Computer scientists cheated for the first time during the WACV 2021 conference, which took place online from January 5 to 9, 2021, to design systems that detect deep fakes – videos that manipulate imagery through artificial intelligence.
Researchers have shown that detectors can be defeated by inserting inputs called contrast samples into each video frame. The conflicting examples are slightly manipulated inputs that cause artificial intelligence systems such as machine learning models to make a mistake. In addition, the team showed that the attack still works after videos have been compressed.
“Our work shows that attacks on burglary detectors can be a real threat,” said Shehzeen Hussain, a UC San Diego computer engineering Ph.D. said. student and first co-author of the WACV paper. “More worryingly, we demonstrate that it is possible to make robust contradictions, even if an opponent may not be aware of the operation of the machine learning model used by the detector.”
In theft, the face of a subject is modified to create convincingly realistic footage of events that never really happened. Consequently, typical depth detectors focus on the face in videos: follow it first and then send the cut facial data to a neural network that determines if it is real or fake. Eye blinking, for example, is not well reproduced in reproduction, so detectors focus on eye movements as one way to make that determination. Modern Deepfake reporters rely on machine learning models to identify fake videos.
XceptionNet, a deep false detector, describes a conflicting video created by the researchers. Credit: San Diego, University of California
The widespread distribution of fake videos through social media platforms has raised significant concerns worldwide, particularly hampering the credibility of digital media, the researchers said. “If the attackers have some knowledge of the detection system, they can design inputs to direct and bypass the detector’s blind spots,” said Paarth Neekhara, the paper’s first co-author, and a computer science student. of the UC San Diego said.
Researchers have created a conflicting example for each face in a video frame. Although standard operations such as compressing and resizing videos usually remove conflicting examples from an image, these examples are built to withstand these processes. The attack algorithm does this by estimating over a set of input transformations how the model judges images to be true or false. From there, it uses this estimate to transform images in such a way that the conflicting image remains effective even after compression and decompression.

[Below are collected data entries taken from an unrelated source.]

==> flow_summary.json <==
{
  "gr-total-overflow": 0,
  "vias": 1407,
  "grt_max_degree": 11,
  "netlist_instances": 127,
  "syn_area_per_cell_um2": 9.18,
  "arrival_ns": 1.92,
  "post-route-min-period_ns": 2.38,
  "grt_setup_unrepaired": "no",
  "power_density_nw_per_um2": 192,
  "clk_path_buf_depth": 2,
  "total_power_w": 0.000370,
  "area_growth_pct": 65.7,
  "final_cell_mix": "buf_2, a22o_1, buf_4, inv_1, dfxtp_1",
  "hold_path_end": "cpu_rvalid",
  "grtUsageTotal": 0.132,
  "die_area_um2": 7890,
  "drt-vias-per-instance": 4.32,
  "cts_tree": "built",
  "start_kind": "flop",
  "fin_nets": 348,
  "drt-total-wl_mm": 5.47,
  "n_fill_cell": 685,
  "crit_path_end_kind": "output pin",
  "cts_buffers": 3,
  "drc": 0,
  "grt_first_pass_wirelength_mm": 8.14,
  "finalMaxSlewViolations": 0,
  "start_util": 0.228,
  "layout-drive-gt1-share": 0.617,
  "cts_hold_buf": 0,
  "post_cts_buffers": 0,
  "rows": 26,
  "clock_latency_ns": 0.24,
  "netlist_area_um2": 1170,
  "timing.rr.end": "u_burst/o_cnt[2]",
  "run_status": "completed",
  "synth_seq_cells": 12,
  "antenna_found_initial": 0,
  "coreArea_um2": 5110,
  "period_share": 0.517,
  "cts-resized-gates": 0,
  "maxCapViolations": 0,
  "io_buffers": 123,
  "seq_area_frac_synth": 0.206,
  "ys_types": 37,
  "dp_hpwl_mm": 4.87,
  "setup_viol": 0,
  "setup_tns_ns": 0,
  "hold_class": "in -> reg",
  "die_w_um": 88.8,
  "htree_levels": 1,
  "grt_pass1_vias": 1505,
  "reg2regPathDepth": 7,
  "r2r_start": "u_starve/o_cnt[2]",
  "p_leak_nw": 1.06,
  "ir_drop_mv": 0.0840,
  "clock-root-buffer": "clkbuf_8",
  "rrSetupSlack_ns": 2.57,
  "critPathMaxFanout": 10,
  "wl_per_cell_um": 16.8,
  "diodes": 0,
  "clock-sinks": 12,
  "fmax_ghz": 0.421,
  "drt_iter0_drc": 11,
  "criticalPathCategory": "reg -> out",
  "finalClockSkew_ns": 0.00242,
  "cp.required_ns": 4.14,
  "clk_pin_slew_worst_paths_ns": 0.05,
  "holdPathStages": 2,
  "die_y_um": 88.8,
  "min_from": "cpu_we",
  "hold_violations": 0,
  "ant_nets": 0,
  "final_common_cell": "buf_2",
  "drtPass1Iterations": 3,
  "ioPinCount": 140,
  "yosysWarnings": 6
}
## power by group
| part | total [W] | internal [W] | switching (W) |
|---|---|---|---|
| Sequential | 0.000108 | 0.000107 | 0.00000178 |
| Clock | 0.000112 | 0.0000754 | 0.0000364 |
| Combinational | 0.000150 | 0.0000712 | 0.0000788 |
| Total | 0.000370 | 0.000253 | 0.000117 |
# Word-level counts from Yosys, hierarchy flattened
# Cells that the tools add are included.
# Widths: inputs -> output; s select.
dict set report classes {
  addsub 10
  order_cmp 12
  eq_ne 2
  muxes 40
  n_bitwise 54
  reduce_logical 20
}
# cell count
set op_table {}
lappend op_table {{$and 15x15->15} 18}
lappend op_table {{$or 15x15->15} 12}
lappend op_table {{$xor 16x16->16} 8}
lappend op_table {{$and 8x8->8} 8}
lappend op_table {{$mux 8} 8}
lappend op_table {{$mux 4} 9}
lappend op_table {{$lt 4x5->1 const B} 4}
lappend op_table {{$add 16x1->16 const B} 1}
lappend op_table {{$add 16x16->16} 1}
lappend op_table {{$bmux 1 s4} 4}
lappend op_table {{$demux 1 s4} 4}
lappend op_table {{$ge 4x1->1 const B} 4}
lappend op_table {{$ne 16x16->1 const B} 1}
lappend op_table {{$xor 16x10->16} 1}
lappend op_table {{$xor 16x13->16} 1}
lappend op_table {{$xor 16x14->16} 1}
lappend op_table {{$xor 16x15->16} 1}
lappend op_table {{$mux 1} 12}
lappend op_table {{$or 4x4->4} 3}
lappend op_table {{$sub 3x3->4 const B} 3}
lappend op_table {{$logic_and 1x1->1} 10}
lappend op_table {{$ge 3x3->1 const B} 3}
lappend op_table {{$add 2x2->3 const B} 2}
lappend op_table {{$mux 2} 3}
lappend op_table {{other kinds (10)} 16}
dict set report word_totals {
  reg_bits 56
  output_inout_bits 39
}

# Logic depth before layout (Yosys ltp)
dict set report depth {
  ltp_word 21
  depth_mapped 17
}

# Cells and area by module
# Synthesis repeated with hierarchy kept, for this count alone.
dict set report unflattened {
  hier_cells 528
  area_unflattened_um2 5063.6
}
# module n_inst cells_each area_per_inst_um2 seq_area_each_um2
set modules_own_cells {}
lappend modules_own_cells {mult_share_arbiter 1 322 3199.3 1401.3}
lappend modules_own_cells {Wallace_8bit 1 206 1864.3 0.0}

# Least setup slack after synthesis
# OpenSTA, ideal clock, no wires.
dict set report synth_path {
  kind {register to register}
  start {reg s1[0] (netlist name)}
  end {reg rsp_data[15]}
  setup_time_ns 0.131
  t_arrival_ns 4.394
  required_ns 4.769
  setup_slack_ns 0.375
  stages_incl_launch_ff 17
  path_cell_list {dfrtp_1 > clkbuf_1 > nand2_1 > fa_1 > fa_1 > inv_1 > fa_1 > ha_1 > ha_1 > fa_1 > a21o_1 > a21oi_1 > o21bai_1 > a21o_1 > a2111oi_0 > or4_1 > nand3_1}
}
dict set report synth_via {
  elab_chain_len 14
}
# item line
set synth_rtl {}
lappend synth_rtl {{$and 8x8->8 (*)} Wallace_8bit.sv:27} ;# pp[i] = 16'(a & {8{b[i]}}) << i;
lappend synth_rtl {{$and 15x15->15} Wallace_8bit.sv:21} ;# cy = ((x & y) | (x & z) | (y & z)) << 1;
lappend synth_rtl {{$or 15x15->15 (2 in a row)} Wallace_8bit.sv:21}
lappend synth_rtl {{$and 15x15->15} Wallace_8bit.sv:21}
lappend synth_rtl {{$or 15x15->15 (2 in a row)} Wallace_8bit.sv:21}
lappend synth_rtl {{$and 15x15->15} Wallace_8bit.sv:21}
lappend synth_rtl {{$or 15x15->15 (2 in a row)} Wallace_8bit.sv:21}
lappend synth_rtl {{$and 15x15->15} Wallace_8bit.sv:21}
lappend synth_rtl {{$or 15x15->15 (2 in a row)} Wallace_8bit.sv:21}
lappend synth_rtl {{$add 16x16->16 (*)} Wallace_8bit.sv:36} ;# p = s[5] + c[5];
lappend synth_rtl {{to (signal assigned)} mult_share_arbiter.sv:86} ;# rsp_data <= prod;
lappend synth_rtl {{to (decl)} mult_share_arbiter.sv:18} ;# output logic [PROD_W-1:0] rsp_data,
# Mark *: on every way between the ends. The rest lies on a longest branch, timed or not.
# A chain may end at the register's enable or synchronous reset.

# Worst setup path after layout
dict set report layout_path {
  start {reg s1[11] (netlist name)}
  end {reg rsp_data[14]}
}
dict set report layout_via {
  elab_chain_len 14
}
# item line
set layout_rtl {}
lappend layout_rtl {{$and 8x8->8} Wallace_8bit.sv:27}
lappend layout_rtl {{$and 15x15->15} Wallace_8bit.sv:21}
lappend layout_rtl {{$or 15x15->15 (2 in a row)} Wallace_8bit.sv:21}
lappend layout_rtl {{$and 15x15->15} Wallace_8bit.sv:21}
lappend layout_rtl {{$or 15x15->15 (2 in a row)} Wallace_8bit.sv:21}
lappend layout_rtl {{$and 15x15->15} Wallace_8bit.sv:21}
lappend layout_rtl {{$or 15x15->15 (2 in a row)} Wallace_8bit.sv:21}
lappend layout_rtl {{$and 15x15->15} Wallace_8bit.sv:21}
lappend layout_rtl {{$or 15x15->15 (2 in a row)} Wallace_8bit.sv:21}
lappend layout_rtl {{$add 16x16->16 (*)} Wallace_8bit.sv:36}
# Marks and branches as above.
## src/rtl/mem_arb_pkg.sv

```systemverilog
// Shared types for the memory port arbiter.
// State encoding and requester port numbers.
package mem_arb_pkg;

    typedef enum logic [1:0] {
        IDLE   = 2'd0,
        ACCESS = 2'd1,
        WAIT   = 2'd2,
        DONE   = 2'd3
    } arb_state_t;

    localparam logic PORT_CPU = 1'b0;
    localparam logic PORT_AUX = 1'b1;

endpackage

```

## src/rtl/mem_port_arbiter.sv

```systemverilog
// Round-robin sequencer for the single memory port.
// Serves CPU (port 0) and aux loader (port 1).
module mem_port_arbiter
    import mem_arb_pkg::*;
#(
    parameter int ADDR_W   = 32,
    parameter int DATA_W   = 32,
    parameter int READ_LAT = 1
) (
    input  logic              clock,
    input  logic              reset,
    input  logic              req0,
    input  logic              req1,
    input  logic              wr0,
    input  logic              wr1,
    input  logic [ADDR_W-1:0] addr0,
    input  logic [ADDR_W-1:0] addr1,
    input  logic [DATA_W-1:0] wdata0,
    input  logic [DATA_W-1:0] wdata1,
    output logic              ack0,
    output logic              ack1,
    output logic [DATA_W-1:0] rdata,
    output logic [1:0]        gnt,
    output logic              busy,
    output logic [ADDR_W-1:0] mem_addr,
    output logic              mem_wr,
    output logic [DATA_W-1:0] mem_din,
    input  logic [DATA_W-1:0] mem_dout
);

    localparam logic [2:0] LAT_M1 = 3'(READ_LAT - 1);

    arb_state_t        r_state;
    logic              r_own;
    logic              r_last;
    logic              r_wr;
    logic [1:0]        r_gnt;
    logic [2:0]        r_cnt;
    logic [ADDR_W-1:0] r_addr;
    logic [DATA_W-1:0] r_din;
    logic [DATA_W-1:0] r_rdata;
    logic              w_win;

    // Winner: a lone requester, else whoever was not served last.
    always_comb begin
        w_win = PORT_CPU;
        if (req0 && req1) begin
            w_win = ~r_last;
        end else if (req1) begin
            w_win = PORT_AUX;
        end
    end

    // Transaction sequencing: grant, access, read wait, completion.
    always_ff @(posedge clock or negedge reset) begin
        if (!reset) begin
            r_state <= IDLE;
            r_own   <= PORT_CPU;
            r_last  <= PORT_AUX;
            r_wr    <= 1'b0;
            r_gnt   <= 2'b00;
            r_cnt   <= 3'd0;
            r_addr  <= '0;
            r_din   <= '0;
            r_rdata <= '0;
        end else begin
            unique case (r_state)
                IDLE: begin
                    if (req0 || req1) begin
                        r_state <= ACCESS;
                        r_own   <= w_win;
                        r_last  <= w_win;
                        r_gnt   <= (w_win == PORT_AUX) ? 2'b10 : 2'b01;
                        r_wr    <= (w_win == PORT_AUX) ? wr1 : wr0;
                        r_addr  <= (w_win == PORT_AUX) ? addr1 : addr0;
                        r_din   <= (w_win == PORT_AUX) ? wdata1 : wdata0;
                    end
                end
                ACCESS: begin
                    if (r_wr) begin
                        r_state <= DONE;
                    end else if (READ_LAT == 1) begin
                        r_rdata <= mem_dout;
                        r_state <= DONE;
                    end else begin
                        r_cnt   <= LAT_M1;
                        r_state <= WAIT;
                    end
                end
                WAIT: begin
                    r_cnt <= r_cnt - 3'd1;
                    if (r_cnt == 3'd1) begin
                        r_rdata <= mem_dout;
                        r_state <= DONE;
                    end
                end
                DONE: begin
                    r_gnt   <= 2'b00;
                    r_state <= IDLE;
                end
                default: r_state <= IDLE;
            endcase
        end
    end

    assign busy     = (r_state != IDLE);
    assign mem_wr   = (r_state == ACCESS) && r_wr;
    assign ack0     = (r_state == DONE) && (r_own == PORT_CPU);
    assign ack1     = (r_state == DONE) && (r_own == PORT_AUX);
    assign gnt      = r_gnt;
    assign mem_addr = r_addr;
    assign mem_din  = r_din;
    assign rdata    = r_rdata;

endmodule

```

## config.mk

```make
export PLATFORM = sky130hd
export DESIGN_NAME = mem_port_arbiter
export DESIGN_NICKNAME = d
export VERILOG_FILES = /design/src/rtl/mem_arb_pkg.sv /design/src/rtl/mem_port_arbiter.sv
export SDC_FILE = /design/constraint.sdc
export NUM_CORES = 1
export LEC_CHECK = 0
export ABC_CLOCK_PERIOD_IN_PS = 2100
export BUFFER_PORTS_ARGS = -buffer_cell sky130_fd_sc_hd__buf_2
export CAP_MARGIN = 20
export CORE_ASPECT_RATIO = 2
export CORE_MARGIN = 2
export CORE_UTILIZATION = 44
export DETAILED_ROUTE_END_ITERATION = 10
export GPL_TIMING_DRIVEN = 0
export PLACE_DENSITY = 0.88
export SLEW_MARGIN = 20
export SYNTH_ARGS = -nofsm -noshare
export SYNTH_HDL_FRONTEND = slang
export SYNTH_SLANG_ARGS = --single-unit
```

## constraint.sdc

```tcl
create_clock -name clock -period 2.1 [get_ports clock]
set_input_delay 0.315 -clock clock [delete_from_list [all_inputs] [get_ports clock]]
set_output_delay 0.315 -clock clock [all_outputs]
set_load 0.02 [all_outputs]
```

# Word-level counts from Yosys, hierarchy flattened
# Index checks and enable logic that the tools add are counted.
[word_totals] ramBits=0 mem_count=0 mem_bits_ro=0 latch_bits=0 wordCells=46 regBits=106
[op_classes] bitwise_logic=2 multipliers=0 shift=0 addsub=1 n_lt_le_gt_ge=0 n_div=0 reduce_logical=13 eq_ne=7 n_mux=14
[ops] cell="$mux W32" count=4
[ops] cell="$pmux W32 S2" count=1
[ops] cell="$mux W2" count=4
[ops] cell="$pmux W2 S4" count=1
[ops] cell="$ne A2 B2 Y1 const B" count=3
[ops] cell="$reduce_and A2 Y1" count=3
[ops] cell="$reduce_bool A2 Y1" count=3
[ops] cell="$eq A2 B2 Y1 const B" count=2
[ops] cell="$logic_and A1 B1 Y1" count=4
[ops] cell="$pmux W2 S2" count=1
[ops] cell="$eq A3 B1 Y1 const B" count=1
[ops] cell="$mux W1" count=3
[ops] cell="$reduce_and A3 Y1" count=1
[ops] cell="$sub A3 B1 Y3 const B" count=1
[ops] cell="$eq A2 B1 Y1 const B" count=1
[ops] cell="$logic_not A2 Y1" count=1
[ops] cell="$not A1 Y1" count=2
[ops] cell="$logic_or A1 B1 Y1" count=1

# Depth between registers and ports, before layout
[logic_depth] depth_word=5 ltp_mapped=7 depth_no_buf=5

# Least setup slack after synthesis
# No wires, ideal clock.
[synth_timing] kind="register to register" startpoint="register r_state[1]" endpoint="register r_rdata[2], in the netlist rdata[2]" setup_time_ps=125 path_stages_with_launch=7 path_buffers=1 arrival_ps=1674 setup_slack_ps=301 period_less_slack_ps=1799 path_cell_list="dfrtp_1 inv_1 ha_1 and2_1 a211oi_4 buf_6 mux2_2"
[synth_between] elab_chain_cells=3
[synth_lines] element="from (decl)" line_no="mem_port_arbiter.sv:33" text="arb_state_t r_state;"
[synth_lines] element="from (signal assigned)" line_no="mem_port_arbiter.sv:57" text="r_state <= IDLE;"
[synth_lines] element="from (signal assigned)" line_no="mem_port_arbiter.sv:70" text="r_state <= ACCESS;"
[synth_lines] element="from (signal assigned)" line_no="mem_port_arbiter.sv:81" text="r_state <= DONE;"
[synth_lines] element="$eq A2 B2 Y1 / $eq A2 B1 Y1 (equally long branches)" line_no="mem_port_arbiter.sv:67" text="unique case (r_state)"
[synth_lines] element="$ne A2 B2 Y1 (no line) / $reduce_bool A2 Y1 (equally long branches)"
[synth_lines] element="$reduce_and A3 Y1 (no line)"
[synth_lines] element="to (signal assigned)" line_no="mem_port_arbiter.sv:83" text="r_rdata <= mem_dout;"
[synth_lines] element="to (signal assigned)" line_no="mem_port_arbiter.sv:93" text="r_rdata <= mem_dout;"
[synth_lines] element="to (decl)" line_no="mem_port_arbiter.sv:41" text="logic [DATA_W-1:0] r_rdata;"
# Several ways; a longest one is shown, not always the timed one.
# A chain may end at the register's enable or synchronous reset.

# Worst setup path in the final report
[layout_timing] startpoint="register r_state[0]" endpoint="output port busy"
[layout_between] elab_chain_cells=1
[layout_lines] element="$reduce_bool A2 Y1" line_no="mem_port_arbiter.sv:106" text="assign busy = (r_state != IDLE);"
[layout_lines] element="to (decl)" line_no="mem_port_arbiter.sv:24" text="output logic busy,"
# No other way between the ends.
File: src/rtl/i2s_transmit.sv
// i2s_transmit: slave I2S transmitter on CLOCK_50; oversamples bclk/ws, buffers one in_left/in_right pair via in_valid/in_ready, drives sd MSB-first with frame_start/underrun pulses
module i2s_transmit #(
  parameter int DATA_WIDTH = 16
) (
  input  logic                  CLOCK_50,
  input  logic                  reset,
  input  logic                  bclk,
  input  logic                  ws,
  input  logic                  in_valid,
  output logic                  in_ready,
  input  logic [DATA_WIDTH-1:0] in_left,
  input  logic [DATA_WIDTH-1:0] in_right,
  output logic                  sd,
  output logic                  underrun,
  output logic                  frame_start
);
  localparam int CW = DATA_WIDTH > 1 ? $clog2(DATA_WIDTH) : 1;
  typedef enum logic [1:0] {IDLE, LOAD, SHIFT, PAD} state_t;
  state_t state, state_next;
  logic bclk_s1, bclk_s2, bclk_h, ws_s1, ws_s2, ws_cap, armed, pending, full;
  logic bclk_rise, bclk_fall, load;
  logic [DATA_WIDTH-1:0] buf_left, buf_right, frame_right, shreg, shreg_nx, word;
  logic [CW-1:0] bit_cnt;
  always_comb begin
    bclk_rise = bclk_s2 & ~bclk_h;
    bclk_fall = ~bclk_s2 & bclk_h;
    load = bclk_fall & pending & ((state != IDLE) | ~ws_cap);
    frame_start = load & ~ws_cap;
    underrun = frame_start & ~full;
    in_ready = ~full;
    word = ws_cap ? frame_right : full ? buf_left : '0;
    shreg_nx = shreg << 1;
    state_next = load ? LOAD : state == LOAD ? SHIFT :
                 (state == SHIFT && bclk_fall && bit_cnt == '0) ? PAD : state;
  end
  always_ff @(posedge CLOCK_50 or posedge reset)
    if (reset) state <= IDLE;
    else state <= state_next;
  always_ff @(posedge CLOCK_50 or posedge reset)
    if (reset) begin
      {bclk_s1, bclk_s2, bclk_h, ws_s1, ws_s2} <= '0;
      {ws_cap, armed, pending, full, sd} <= '0;
      buf_left <= '0;
      buf_right <= '0;
      frame_right <= '0;
      shreg <= '0;
      bit_cnt <= '0;
    end else begin
      {bclk_s1, bclk_s2, bclk_h} <= {bclk, bclk_s1, bclk_s2};
      {ws_s1, ws_s2} <= {ws, ws_s1};
      if (bclk_rise) begin
        ws_cap <= ws_s2;
        armed <= 1'b1;
      end
      if (bclk_rise && armed && ws_s2 != ws_cap) pending <= 1'b1;
      else if (bclk_fall) pending <= 1'b0;
      if (in_valid && !full) begin
        full <= 1'b1;
        buf_left <= in_left;
        buf_right <= in_right;
      end else if (frame_start) full <= 1'b0;
      if (frame_start) frame_right <= full ? buf_right : '0;
      if (load) begin
        shreg <= word;
        sd <= word[DATA_WIDTH-1];
        bit_cnt <= CW'(DATA_WIDTH - 1);
      end else if (state == SHIFT && bclk_fall) begin
        shreg <= shreg_nx;
        sd <= (bit_cnt != '0) & shreg_nx[DATA_WIDTH-1];
        bit_cnt <= bit_cnt - 1'b1;
      end
    end
endmodule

The modified version of the face is then inserted into all the video frames. The process is then repeated for all frames in the video to create a deep-fake video. The attack can also be applied to detectors working on entire video frames, as opposed to just crops.
The team refused to release their code so that it would not be used by hostile parties.
High success rate
Researchers tested their attacks in two scenarios: one where the attackers had full access to the detector model, including the face extraction pipeline and the architecture and parameters of the classification model; and one where attackers can only query the machine learning model to find out the probability that a frame will be classified as genuine or false.
In the first scenario, the success rate of the attack is above 99 percent for uncompressed videos. For compressed videos, it was 84.96 percent. In the second scenario, the conversion rate was 86.43 percent for uncompressed and 78.33 percent for compressed videos. This is the first work that demonstrates successful attacks on the latest Deepfake detectors.
“To put these deep-seated detectors into practice, we argue that it is essential to evaluate them against an adaptable adversary who is aware of this defense and is deliberately trying to advance this defense,” ?? write the researchers. “We show that current modern thief detection techniques can be easily circumvented if the opponent knows the full detector or even part of it.”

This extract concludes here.